東大医科研の河岡教授らの研究グループは、従来型と変異型のウイルスを感染させたハムスター各8匹を、1匹ずつ別のおりに入れた。それぞれのおりから5センチ離したおりに未感染のハムスターを入れたところ、2日後には変異型の横にいた8匹のうち5匹が感染した。一方、従来型は1匹も感染がみられなかった。4日たつと、従来型、変異型とも全ペアで感染が起きたものの、変異型では早く飛沫感染が起きており、伝搬しやすいことが分かった。

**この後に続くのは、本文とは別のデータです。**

==> src/flat_wrapper.sv <==
// flat-port wrapper written by rule: the top's interface ports become plain ports
module kernel_run_ctrl_flat 
#(
    parameter int unsigned RUN_NUM     = 1024,
    parameter int unsigned DATASET_NUM = 8,
    parameter int unsigned GAP_CYCLES  = 4,
    parameter int unsigned CNT_WIDTH   = 32,
    localparam int unsigned DS_W       = $clog2(DATASET_NUM)
)
  (ap_clk, ap_rst, probe_start, dataset_idx, ds_swap, run_cnt, last_latency, max_latency, busy, all_done, ctrl_ap_start, ctrl_ap_ready, ctrl_ap_done);
  kernel_run_ctrl_if ctrl_i ();
  input  logic ap_clk;
  input  logic ap_rst;
  input  logic probe_start;
  output logic [DS_W-1:0] dataset_idx;
  output logic ds_swap;
  output logic [15:0] run_cnt;
  output logic [CNT_WIDTH-1:0] last_latency;
  output logic [CNT_WIDTH-1:0] max_latency;
  output logic busy;
  output logic all_done;
  output wire logic [$bits(ctrl_i.ap_start)-1:0] ctrl_ap_start;
  input wire logic [$bits(ctrl_i.ap_ready)-1:0] ctrl_ap_ready;
  input wire logic [$bits(ctrl_i.ap_done)-1:0] ctrl_ap_done;
  assign ctrl_ap_start = ctrl_i.ap_start;
  assign ctrl_i.ap_ready = ctrl_ap_ready;
  assign ctrl_i.ap_done = ctrl_ap_done;
  kernel_run_ctrl #(.RUN_NUM(RUN_NUM), .DATASET_NUM(DATASET_NUM), .GAP_CYCLES(GAP_CYCLES), .CNT_WIDTH(CNT_WIDTH)) u_core (.ap_clk(ap_clk), .ap_rst(ap_rst), .probe_start(probe_start), .ctrl(ctrl_i), .dataset_idx(dataset_idx), .ds_swap(ds_swap), .run_cnt(run_cnt), .last_latency(last_latency), .max_latency(max_latency), .busy(busy), .all_done(all_done));
endmodule
### src/rtl/ysyx_23060025_bpu_pkg.sv
// ysyx_23060025_bpu_pkg: shared FSM state encodings, counter constants and counter math for the BPU
package ysyx_23060025_bpu_pkg;

   typedef enum logic [1:0] {
      BPU_INIT = 2'd0,
      BPU_RUN  = 2'd1,
      BPU_HALT = 2'd2
   } bpu_state_e;

   localparam logic [1:0] CTR_WEAK_T   = 2'b10;
   localparam logic [1:0] CTR_STRONG_T = 2'b11;

   // 2-bit saturating step towards taken (t=1) or not-taken (t=0)
   function automatic logic [1:0] ctr_next(input logic [1:0] c, input logic t);
      return t ? ((c == 2'b11) ? c : c + 2'd1) : ((c == 2'b00) ? c : c - 2'd1);
   endfunction

endpackage

### src/rtl/ysyx_23060025_btb.sv
// ysyx_23060025_btb: direct-mapped BTB storage with a lookup read port, an update read port, one write port and a sweep-clear port
module ysyx_23060025_btb
   import ysyx_23060025_bpu_pkg::*;
#(
   parameter  int ADDR_WIDTH  = 32,
   parameter  int BTB_ENTRIES = 8,
   localparam int IDX_W       = $clog2(BTB_ENTRIES),
   localparam int TAG_W       = ADDR_WIDTH - IDX_W - 2,
   localparam int TGT_W       = ADDR_WIDTH - 2
) (
   input  logic             clock,
   input  logic [IDX_W-1:0] i_rd_idx,
   output logic             o_rd_vld,
   output logic [TAG_W-1:0] o_rd_tag,
   output logic [TGT_W-1:0] o_rd_tgt,
   output logic [1:0]       o_rd_ctr,
   input  logic [IDX_W-1:0] i_up_idx,
   output logic             o_up_vld,
   output logic [TAG_W-1:0] o_up_tag,
   output logic [1:0]       o_up_ctr,
   input  logic             i_wr,
   input  logic [IDX_W-1:0] i_wr_idx,
   input  logic [TAG_W-1:0] i_wr_tag,
   input  logic             i_wr_tgt_en,
   input  logic [TGT_W-1:0] i_wr_tgt,
   input  logic [1:0]       i_wr_ctr,
   input  logic             i_clr,
   input  logic [IDX_W-1:0] i_clr_idx
);

   logic             r_vld [BTB_ENTRIES];
   logic [TAG_W-1:0] r_tag [BTB_ENTRIES];
   logic [TGT_W-1:0] r_tgt [BTB_ENTRIES];
   logic [1:0]       r_ctr [BTB_ENTRIES];

   assign o_rd_vld = r_vld[i_rd_idx];
   assign o_rd_tag = r_tag[i_rd_idx];
   assign o_rd_tgt = r_tgt[i_rd_idx];
   assign o_rd_ctr = r_ctr[i_rd_idx];
   assign o_up_vld = r_vld[i_up_idx];
   assign o_up_tag = r_tag[i_up_idx];
   assign o_up_ctr = r_ctr[i_up_idx];

   // Storage is deliberately unreset: valid bits are cleared one per cycle by the sweep
   always_ff @(posedge clock) begin
      if (i_clr) begin
         r_vld[i_clr_idx] <= 1'b0;
      end else if (i_wr) begin
         r_vld[i_wr_idx] <= 1'b1;
         r_tag[i_wr_idx] <= i_wr_tag;
         r_ctr[i_wr_idx] <= i_wr_ctr;
         if (i_wr_tgt_en) r_tgt[i_wr_idx] <= i_wr_tgt;
      end
   end

endmodule

### src/rtl/ysyx_23060025_bpu.sv
// ysyx_23060025_bpu: next-PC predictor with sweep-clear FSM, BTB training from idu and halt on ebreak
module ysyx_23060025_bpu
   import ysyx_23060025_bpu_pkg::*;
#(
   parameter int ADDR_WIDTH  = 32,
   parameter int BTB_ENTRIES = 8
) (
   input  logic                  clock,
   input  logic                  reset,
   input  logic [ADDR_WIDTH-1:0] fs_pc_i,
   output logic [ADDR_WIDTH-1:0] bpu_pc_predict_o,
   output logic                  bpu_valid_o,
   input  logic                  upd_valid_i,
   input  logic                  upd_is_jump_i,
   input  logic [ADDR_WIDTH-1:0] upd_pc_i,
   input  logic                  upd_taken_i,
   input  logic [ADDR_WIDTH-1:0] upd_target_i,
   input  logic                  flush_i,
   input  logic                  ebreak_i
);

   localparam int IDX_W = $clog2(BTB_ENTRIES);
   localparam int TAG_W = ADDR_WIDTH - IDX_W - 2;
   localparam int TGT_W = ADDR_WIDTH - 2;

   bpu_state_e       r_state, w_state_nxt;
   logic [IDX_W-1:0] r_sweep_idx;
   logic             w_rd_vld, w_up_vld, w_rd_hit, w_up_hit, w_taken, w_wr;
   logic [TAG_W-1:0] w_rd_tag, w_up_tag;
   logic [TGT_W-1:0] w_rd_tgt;
   logic [1:0]       w_rd_ctr, w_up_ctr, w_wr_ctr;

   ysyx_23060025_btb #(
      .ADDR_WIDTH (ADDR_WIDTH),
      .BTB_ENTRIES(BTB_ENTRIES)
   ) u_btb (
      .clock      (clock),
      .i_rd_idx   (fs_pc_i[IDX_W+1:2]),
      .o_rd_vld   (w_rd_vld),
      .o_rd_tag   (w_rd_tag),
      .o_rd_tgt   (w_rd_tgt),
      .o_rd_ctr   (w_rd_ctr),
      .i_up_idx   (upd_pc_i[IDX_W+1:2]),
      .o_up_vld   (w_up_vld),
      .o_up_tag   (w_up_tag),
      .o_up_ctr   (w_up_ctr),
      .i_wr       (w_wr),
      .i_wr_idx   (upd_pc_i[IDX_W+1:2]),
      .i_wr_tag   (upd_pc_i[ADDR_WIDTH-1:IDX_W+2]),
      .i_wr_tgt_en(w_taken),
      .i_wr_tgt   (upd_target_i[ADDR_WIDTH-1:2]),
      .i_wr_ctr   (w_wr_ctr),
      .i_clr      (r_state == BPU_INIT),
      .i_clr_idx  (r_sweep_idx)
   );

   // Lookup is masked while sweeping so not-yet-cleared entries never leak a target
   assign w_rd_hit = (r_state != BPU_INIT) & w_rd_vld & (w_rd_tag == fs_pc_i[ADDR_WIDTH-1:IDX_W+2]);
   assign bpu_pc_predict_o = (w_rd_hit & w_rd_ctr[1]) ? {w_rd_tgt, 2'b00} : fs_pc_i + ADDR_WIDTH'(4);
   assign bpu_valid_o = (r_state == BPU_RUN);

   // Jumps are always treated as taken regardless of the taken flag
   assign w_taken  = upd_taken_i | upd_is_jump_i;
   assign w_up_hit = w_up_vld & (w_up_tag == upd_pc_i[ADDR_WIDTH-1:IDX_W+2]);
   assign w_wr     = (r_state == BPU_RUN) & ~ebreak_i & ~flush_i & upd_valid_i & (w_up_hit | w_taken);
   assign w_wr_ctr = upd_is_jump_i ? CTR_STRONG_T : w_up_hit ? ctr_next(w_up_ctr, upd_taken_i) : CTR_WEAK_T;

   // State register
   always_ff @(posedge clock or negedge reset) begin
      if (!reset) r_state <= BPU_INIT;
      else        r_state <= w_state_nxt;
   end

   // Sweep pointer advances only in INIT and rests at zero otherwise, so a flush restarts from entry 0
   always_ff @(posedge clock or negedge reset) begin
      if (!reset)                    r_sweep_idx <= '0;
      else if (r_state == BPU_INIT)  r_sweep_idx <= r_sweep_idx + 1'b1;
      else                           r_sweep_idx <= '0;
   end

   // Next-state: sweep completes on the last entry; ebreak wins over flush in RUN; HALT is terminal
   always_comb begin
      w_state_nxt = r_state;
      case (r_state)
         BPU_INIT: if (r_sweep_idx == IDX_W'(BTB_ENTRIES - 1)) w_state_nxt = BPU_RUN;
         BPU_RUN:  if (ebreak_i) w_state_nxt = BPU_HALT;
                   else if (flush_i) w_state_nxt = BPU_INIT;
         default:  w_state_nxt = r_state;
      endcase
   end

endmodule
### config.mk
export PLATFORM = sky130hd
export DESIGN_NAME = ysyx_23060025_bpu
export DESIGN_NICKNAME = d
export VERILOG_FILES = /design/src/rtl/ysyx_23060025_bpu_pkg.sv /design/src/rtl/ysyx_23060025_btb.sv /design/src/rtl/ysyx_23060025_bpu.sv
export SDC_FILE = /design/constraint.sdc
export NUM_CORES = 1
export LEC_CHECK = 0
export ABC_AREA = 1
export CORE_UTILIZATION = 40
export DETAILED_ROUTE_END_ITERATION = 12
export MAX_ROUTING_LAYER = met4
export SYNTH_ARGS = -nofsm -noshare
export SYNTH_HDL_FRONTEND = slang
export SYNTH_SLANG_ARGS = --single-unit
### constraint.sdc
create_clock -name clock -period 4.1 [get_ports clock]
set_input_delay 1.23 -clock clock [delete_from_list [all_inputs] [get_ports clock]]
set_output_delay 1.23 -clock clock [all_outputs]
set_load 0.05 [all_outputs]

試験管内の実験では、変異型の方が従来型より人の細胞に入る能力が3~8倍高かった。グループでは「変異型が非常に短期間で従来のウイルスを凌駕りょうがして広がったことを説明づける」としている。

症状には差なく、ワクチンも効果
一方で、どちらの型に感染したハムスターも肺炎の重さに差がなかった。また、感染して回復した人からとった抗体を、二つの型のウイルスに反応させたところ差は見られず、従来型をもとに開発したワクチンでも、変異型に対して同じ効果が期待できるという。


元論文のタイトルは、”SARS-CoV-2 D614G variant exhibits efficient replication ex vivo and transmission in vivo(SARS-CoV-2 D614G変異体は、効率的なex vivoでの複製とin vivoでの伝搬を示す)”です(論文をみる)。簡単に言うと、オリジナルのウイルスよりも増殖も速く、そのためか他の個体への感染も速いということです。

第1波や第2波を食い止めた同じレベルの対策を講じても世界中で感染が拡大している理由はこの変異かもしれません。北海道でもこの新しい変異株が「Go toトラベル」で持ち込まれた可能性が高いです。菅首相は国民に対して、「基本的な感染防止対策に努めていただきたい」と協力を求めたそうですが、基本的な感染防止策は「接触と移動の抑制」です、「Go toキャンペーン」は接触と移動を推進するものです。本当に経済と両立する気があるなら、非常に難しいだとは思いますが、もっと具体的なコメントをすべきです。